● WHAT YOU WILL DO
Count, in the data that follows, every line with the string "inserted", and give that count as the whole reply.

● LISTED RECORDS
*** Block opens ***

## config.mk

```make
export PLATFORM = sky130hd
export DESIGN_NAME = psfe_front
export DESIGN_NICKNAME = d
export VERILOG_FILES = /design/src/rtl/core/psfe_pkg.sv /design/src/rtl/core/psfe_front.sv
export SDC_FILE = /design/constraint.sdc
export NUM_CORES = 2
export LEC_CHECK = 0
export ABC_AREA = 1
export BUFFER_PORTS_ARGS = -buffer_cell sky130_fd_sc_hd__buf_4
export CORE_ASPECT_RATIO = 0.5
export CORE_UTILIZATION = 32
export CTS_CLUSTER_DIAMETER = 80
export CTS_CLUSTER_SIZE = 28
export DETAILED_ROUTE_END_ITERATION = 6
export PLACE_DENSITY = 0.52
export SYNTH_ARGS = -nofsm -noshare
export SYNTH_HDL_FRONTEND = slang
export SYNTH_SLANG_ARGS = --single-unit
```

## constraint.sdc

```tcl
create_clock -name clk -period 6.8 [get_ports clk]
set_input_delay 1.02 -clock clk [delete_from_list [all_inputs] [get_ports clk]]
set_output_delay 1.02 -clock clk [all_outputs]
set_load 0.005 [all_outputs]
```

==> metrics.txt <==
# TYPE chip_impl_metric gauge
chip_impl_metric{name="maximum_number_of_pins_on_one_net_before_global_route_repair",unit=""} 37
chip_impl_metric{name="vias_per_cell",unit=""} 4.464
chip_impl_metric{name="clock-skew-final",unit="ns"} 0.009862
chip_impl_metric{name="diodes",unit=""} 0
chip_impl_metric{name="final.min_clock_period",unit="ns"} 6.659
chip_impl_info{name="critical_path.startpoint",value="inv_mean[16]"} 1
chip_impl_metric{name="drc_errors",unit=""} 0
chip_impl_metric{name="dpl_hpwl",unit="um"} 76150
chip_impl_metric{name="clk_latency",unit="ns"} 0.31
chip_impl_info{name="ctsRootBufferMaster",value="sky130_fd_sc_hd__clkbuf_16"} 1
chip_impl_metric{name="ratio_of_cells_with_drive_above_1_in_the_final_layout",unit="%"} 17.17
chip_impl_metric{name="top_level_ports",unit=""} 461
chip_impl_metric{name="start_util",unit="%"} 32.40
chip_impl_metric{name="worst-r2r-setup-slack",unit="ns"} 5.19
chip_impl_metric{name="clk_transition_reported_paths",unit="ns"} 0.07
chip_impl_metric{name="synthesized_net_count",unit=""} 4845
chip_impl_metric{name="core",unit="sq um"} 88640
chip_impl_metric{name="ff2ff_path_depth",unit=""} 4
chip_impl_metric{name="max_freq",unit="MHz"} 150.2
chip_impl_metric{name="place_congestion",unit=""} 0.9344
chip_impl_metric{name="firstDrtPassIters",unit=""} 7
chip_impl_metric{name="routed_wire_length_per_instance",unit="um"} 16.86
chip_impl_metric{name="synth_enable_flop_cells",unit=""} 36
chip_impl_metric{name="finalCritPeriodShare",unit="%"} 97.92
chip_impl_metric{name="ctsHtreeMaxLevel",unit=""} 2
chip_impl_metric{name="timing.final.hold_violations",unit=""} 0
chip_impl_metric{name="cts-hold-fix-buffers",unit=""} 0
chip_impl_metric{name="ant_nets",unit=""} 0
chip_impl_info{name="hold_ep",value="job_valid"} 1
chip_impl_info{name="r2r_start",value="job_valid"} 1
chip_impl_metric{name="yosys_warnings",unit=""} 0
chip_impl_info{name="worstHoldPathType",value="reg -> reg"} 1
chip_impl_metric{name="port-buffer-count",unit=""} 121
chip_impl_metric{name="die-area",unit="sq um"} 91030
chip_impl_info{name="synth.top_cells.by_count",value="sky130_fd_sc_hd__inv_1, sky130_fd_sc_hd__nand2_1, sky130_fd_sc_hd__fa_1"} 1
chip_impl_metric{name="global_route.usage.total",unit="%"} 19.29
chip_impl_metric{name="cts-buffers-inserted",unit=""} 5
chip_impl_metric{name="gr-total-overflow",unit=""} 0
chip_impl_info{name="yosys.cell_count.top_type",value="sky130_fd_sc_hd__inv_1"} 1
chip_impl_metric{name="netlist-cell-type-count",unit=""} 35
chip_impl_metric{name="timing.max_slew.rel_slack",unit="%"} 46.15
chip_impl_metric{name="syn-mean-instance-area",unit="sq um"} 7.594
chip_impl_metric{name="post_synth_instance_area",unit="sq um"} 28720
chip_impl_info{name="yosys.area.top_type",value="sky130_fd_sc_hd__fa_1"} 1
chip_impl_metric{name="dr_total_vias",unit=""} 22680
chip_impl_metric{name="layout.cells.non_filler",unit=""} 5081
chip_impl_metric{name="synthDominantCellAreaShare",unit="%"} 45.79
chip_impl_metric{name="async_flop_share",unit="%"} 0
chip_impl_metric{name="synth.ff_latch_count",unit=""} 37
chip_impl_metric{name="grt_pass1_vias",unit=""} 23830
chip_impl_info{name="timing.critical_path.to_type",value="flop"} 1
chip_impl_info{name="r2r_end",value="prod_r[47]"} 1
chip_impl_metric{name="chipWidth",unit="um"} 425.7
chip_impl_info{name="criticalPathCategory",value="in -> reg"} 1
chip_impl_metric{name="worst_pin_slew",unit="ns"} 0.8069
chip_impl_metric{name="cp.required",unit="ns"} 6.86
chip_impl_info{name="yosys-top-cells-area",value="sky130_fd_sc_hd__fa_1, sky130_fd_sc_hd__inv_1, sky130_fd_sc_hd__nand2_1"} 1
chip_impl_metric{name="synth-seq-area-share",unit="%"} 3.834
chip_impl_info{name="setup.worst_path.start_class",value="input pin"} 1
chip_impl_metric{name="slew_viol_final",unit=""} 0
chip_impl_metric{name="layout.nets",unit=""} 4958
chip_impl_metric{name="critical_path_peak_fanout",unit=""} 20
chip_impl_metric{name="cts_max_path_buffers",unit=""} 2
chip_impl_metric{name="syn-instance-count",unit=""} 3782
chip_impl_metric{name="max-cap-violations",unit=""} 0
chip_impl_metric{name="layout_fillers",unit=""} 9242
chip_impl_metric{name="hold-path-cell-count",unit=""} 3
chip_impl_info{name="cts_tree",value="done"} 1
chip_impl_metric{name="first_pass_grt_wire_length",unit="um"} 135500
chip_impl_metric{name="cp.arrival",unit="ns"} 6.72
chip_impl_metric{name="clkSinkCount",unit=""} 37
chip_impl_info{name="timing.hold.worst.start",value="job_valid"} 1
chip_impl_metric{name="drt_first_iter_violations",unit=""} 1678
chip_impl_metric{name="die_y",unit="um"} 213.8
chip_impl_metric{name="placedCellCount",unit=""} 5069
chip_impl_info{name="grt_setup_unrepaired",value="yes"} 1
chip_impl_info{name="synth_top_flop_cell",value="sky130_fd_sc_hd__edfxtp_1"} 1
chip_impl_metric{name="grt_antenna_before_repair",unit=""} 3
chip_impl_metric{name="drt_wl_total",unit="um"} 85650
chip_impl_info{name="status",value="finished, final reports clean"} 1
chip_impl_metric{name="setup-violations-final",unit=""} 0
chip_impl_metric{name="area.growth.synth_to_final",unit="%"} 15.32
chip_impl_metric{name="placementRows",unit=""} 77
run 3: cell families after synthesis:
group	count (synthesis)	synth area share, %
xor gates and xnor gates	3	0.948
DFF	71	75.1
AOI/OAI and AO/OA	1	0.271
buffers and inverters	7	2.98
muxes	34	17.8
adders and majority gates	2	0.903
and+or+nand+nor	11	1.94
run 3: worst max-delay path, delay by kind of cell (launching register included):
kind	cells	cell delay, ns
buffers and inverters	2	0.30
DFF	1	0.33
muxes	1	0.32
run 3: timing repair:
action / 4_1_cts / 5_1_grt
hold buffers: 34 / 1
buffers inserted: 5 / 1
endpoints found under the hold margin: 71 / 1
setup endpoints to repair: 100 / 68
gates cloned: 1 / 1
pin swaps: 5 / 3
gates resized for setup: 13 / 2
===== config.mk =====
export PLATFORM = sky130hd
export DESIGN_NAME = tatp_csr
export DESIGN_NICKNAME = d
export VERILOG_FILES = /design/src/rtl/core/tatp_pkg.sv /design/src/rtl/core/tatp_csr.sv
export SDC_FILE = /design/constraint.sdc
export NUM_CORES = 1
export LEC_CHECK = 0
export ABC_AREA = 1
export BUFFER_PORTS_ARGS = -buffer_cell sky130_fd_sc_hd__buf_2
export CORE_MARGIN = 2
export CORE_UTILIZATION = 55
export CTS_CLUSTER_DIAMETER = 200
export DETAILED_ROUTE_END_ITERATION = 8
export GPL_TIMING_DRIVEN = 0
export PLACE_DENSITY = 0.84
export SYNTH_ARGS = -nofsm -noshare
export SYNTH_HDL_FRONTEND = slang
export SYNTH_SLANG_ARGS = --single-unit

===== constraint.sdc =====
create_clock -name clock -period 2.9 [get_ports clock]
set_input_delay 0.435 -clock clock [delete_from_list [all_inputs] [get_ports clock]]
set_output_delay 0.435 -clock clock [all_outputs]
set_load 0.03 [all_outputs]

*** Block closes ***

● EXERCISE RESULT
2